## [Task]
Return only those lines of the listing in which "branchTaken" appears.
━━━━
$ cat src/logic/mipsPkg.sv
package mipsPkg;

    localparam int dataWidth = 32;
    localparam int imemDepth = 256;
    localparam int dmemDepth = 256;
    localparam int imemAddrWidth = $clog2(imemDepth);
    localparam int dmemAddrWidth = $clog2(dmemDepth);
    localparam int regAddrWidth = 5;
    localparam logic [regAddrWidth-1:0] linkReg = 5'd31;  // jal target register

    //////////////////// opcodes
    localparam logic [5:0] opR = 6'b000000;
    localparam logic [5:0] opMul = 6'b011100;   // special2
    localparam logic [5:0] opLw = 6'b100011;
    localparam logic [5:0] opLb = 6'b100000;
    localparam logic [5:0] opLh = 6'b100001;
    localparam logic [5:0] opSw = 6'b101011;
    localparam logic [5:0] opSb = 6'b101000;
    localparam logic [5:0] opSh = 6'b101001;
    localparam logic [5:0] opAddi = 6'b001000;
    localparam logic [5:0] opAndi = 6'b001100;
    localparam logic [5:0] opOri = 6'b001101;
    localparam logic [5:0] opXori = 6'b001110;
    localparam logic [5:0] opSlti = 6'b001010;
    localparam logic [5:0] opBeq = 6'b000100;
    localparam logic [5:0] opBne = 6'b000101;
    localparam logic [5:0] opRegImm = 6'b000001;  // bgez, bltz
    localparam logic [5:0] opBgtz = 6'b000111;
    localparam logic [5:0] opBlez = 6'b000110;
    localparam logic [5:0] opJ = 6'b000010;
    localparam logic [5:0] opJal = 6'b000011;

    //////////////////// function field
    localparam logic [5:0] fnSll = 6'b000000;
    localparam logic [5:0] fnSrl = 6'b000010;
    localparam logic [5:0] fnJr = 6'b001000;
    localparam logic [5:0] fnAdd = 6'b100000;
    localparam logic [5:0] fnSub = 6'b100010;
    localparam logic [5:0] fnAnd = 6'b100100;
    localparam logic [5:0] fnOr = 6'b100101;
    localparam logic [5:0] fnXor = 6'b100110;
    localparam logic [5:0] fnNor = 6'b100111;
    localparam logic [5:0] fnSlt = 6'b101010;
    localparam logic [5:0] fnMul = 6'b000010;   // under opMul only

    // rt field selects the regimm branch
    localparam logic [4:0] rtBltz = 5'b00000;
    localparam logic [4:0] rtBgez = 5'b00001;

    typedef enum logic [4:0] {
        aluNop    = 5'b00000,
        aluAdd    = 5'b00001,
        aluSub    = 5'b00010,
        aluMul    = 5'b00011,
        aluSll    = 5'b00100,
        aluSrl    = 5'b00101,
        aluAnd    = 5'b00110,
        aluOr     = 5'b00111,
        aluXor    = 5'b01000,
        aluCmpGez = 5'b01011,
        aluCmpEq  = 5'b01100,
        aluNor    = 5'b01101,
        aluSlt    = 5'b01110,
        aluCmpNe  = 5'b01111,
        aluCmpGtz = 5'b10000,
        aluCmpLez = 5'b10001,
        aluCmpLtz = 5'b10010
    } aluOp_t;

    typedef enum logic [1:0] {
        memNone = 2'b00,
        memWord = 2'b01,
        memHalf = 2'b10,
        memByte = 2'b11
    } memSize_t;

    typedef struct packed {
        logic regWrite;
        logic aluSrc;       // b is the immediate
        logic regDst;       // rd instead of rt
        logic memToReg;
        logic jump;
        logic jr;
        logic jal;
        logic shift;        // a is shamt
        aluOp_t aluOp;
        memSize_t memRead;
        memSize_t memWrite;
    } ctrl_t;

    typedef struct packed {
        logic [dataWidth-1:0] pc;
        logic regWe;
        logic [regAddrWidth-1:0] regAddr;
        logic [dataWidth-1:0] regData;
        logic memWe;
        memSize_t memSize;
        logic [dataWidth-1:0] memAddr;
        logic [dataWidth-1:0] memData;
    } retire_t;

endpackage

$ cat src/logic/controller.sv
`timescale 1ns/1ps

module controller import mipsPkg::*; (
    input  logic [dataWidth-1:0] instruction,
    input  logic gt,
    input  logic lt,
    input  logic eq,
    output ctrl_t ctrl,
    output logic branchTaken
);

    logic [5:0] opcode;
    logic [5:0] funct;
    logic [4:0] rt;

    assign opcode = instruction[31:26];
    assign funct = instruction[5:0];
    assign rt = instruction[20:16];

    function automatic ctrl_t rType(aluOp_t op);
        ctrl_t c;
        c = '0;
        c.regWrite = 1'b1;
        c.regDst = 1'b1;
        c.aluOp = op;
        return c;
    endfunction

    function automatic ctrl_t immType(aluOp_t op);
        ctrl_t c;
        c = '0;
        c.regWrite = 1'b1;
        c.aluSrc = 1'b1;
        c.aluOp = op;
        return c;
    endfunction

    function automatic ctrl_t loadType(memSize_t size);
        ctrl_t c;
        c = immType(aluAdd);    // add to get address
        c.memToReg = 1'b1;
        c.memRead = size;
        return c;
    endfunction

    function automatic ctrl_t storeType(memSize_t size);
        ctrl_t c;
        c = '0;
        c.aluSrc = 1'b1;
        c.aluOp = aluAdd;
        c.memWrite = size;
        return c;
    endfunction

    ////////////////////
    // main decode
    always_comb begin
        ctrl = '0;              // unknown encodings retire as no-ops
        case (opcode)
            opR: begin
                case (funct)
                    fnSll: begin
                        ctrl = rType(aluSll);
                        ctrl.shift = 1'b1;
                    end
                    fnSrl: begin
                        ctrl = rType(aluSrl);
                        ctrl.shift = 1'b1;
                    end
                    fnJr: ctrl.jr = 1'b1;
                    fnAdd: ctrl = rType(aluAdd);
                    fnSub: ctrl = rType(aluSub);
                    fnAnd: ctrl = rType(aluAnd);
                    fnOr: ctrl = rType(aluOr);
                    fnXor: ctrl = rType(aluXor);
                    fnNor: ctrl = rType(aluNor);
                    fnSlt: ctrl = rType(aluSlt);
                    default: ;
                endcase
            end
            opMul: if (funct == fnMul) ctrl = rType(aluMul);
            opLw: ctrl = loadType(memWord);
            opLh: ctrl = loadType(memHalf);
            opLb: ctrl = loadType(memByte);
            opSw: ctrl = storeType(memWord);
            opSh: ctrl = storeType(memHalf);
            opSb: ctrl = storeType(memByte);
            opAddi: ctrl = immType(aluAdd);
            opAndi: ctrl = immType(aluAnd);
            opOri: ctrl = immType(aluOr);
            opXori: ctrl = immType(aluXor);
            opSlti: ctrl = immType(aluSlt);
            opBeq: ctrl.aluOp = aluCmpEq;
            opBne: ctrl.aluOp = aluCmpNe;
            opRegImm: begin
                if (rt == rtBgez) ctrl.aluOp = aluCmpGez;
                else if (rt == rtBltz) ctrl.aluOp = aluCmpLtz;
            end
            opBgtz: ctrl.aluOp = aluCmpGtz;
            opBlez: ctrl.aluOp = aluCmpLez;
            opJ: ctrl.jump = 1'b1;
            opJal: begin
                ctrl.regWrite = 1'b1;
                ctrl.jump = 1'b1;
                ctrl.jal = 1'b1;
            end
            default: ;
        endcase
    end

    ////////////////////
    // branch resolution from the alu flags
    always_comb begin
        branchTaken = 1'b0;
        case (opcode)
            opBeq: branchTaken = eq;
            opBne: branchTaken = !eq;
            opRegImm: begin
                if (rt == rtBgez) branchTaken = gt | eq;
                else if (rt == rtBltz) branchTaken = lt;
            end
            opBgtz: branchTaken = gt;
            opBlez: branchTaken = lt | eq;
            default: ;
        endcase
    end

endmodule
━━━━
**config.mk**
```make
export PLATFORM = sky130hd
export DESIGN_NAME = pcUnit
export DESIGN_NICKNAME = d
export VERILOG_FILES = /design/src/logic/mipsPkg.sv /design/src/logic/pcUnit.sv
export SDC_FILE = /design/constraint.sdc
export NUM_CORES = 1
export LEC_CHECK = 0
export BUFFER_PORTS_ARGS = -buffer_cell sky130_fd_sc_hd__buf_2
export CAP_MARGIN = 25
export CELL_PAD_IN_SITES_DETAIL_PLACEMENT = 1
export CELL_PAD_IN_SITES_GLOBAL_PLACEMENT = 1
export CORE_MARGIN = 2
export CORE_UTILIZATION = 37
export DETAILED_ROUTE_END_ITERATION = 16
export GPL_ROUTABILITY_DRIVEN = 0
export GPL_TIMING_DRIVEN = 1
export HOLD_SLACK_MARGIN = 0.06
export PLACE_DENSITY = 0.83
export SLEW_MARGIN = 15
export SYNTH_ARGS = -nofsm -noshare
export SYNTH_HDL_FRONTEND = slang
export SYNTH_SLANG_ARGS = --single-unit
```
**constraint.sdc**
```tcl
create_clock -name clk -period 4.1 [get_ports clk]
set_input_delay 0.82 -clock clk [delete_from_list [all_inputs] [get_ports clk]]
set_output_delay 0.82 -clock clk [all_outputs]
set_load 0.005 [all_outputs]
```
━━━━
## [The answer]
    output logic branchTaken
        branchTaken = 1'b0;
            opBeq: branchTaken = eq;
            opBne: branchTaken = !eq;
                if (rt == rtBgez) branchTaken = gt | eq;
                else if (rt == rtBltz) branchTaken = lt;
            opBgtz: branchTaken = gt;
            opBlez: branchTaken = lt | eq;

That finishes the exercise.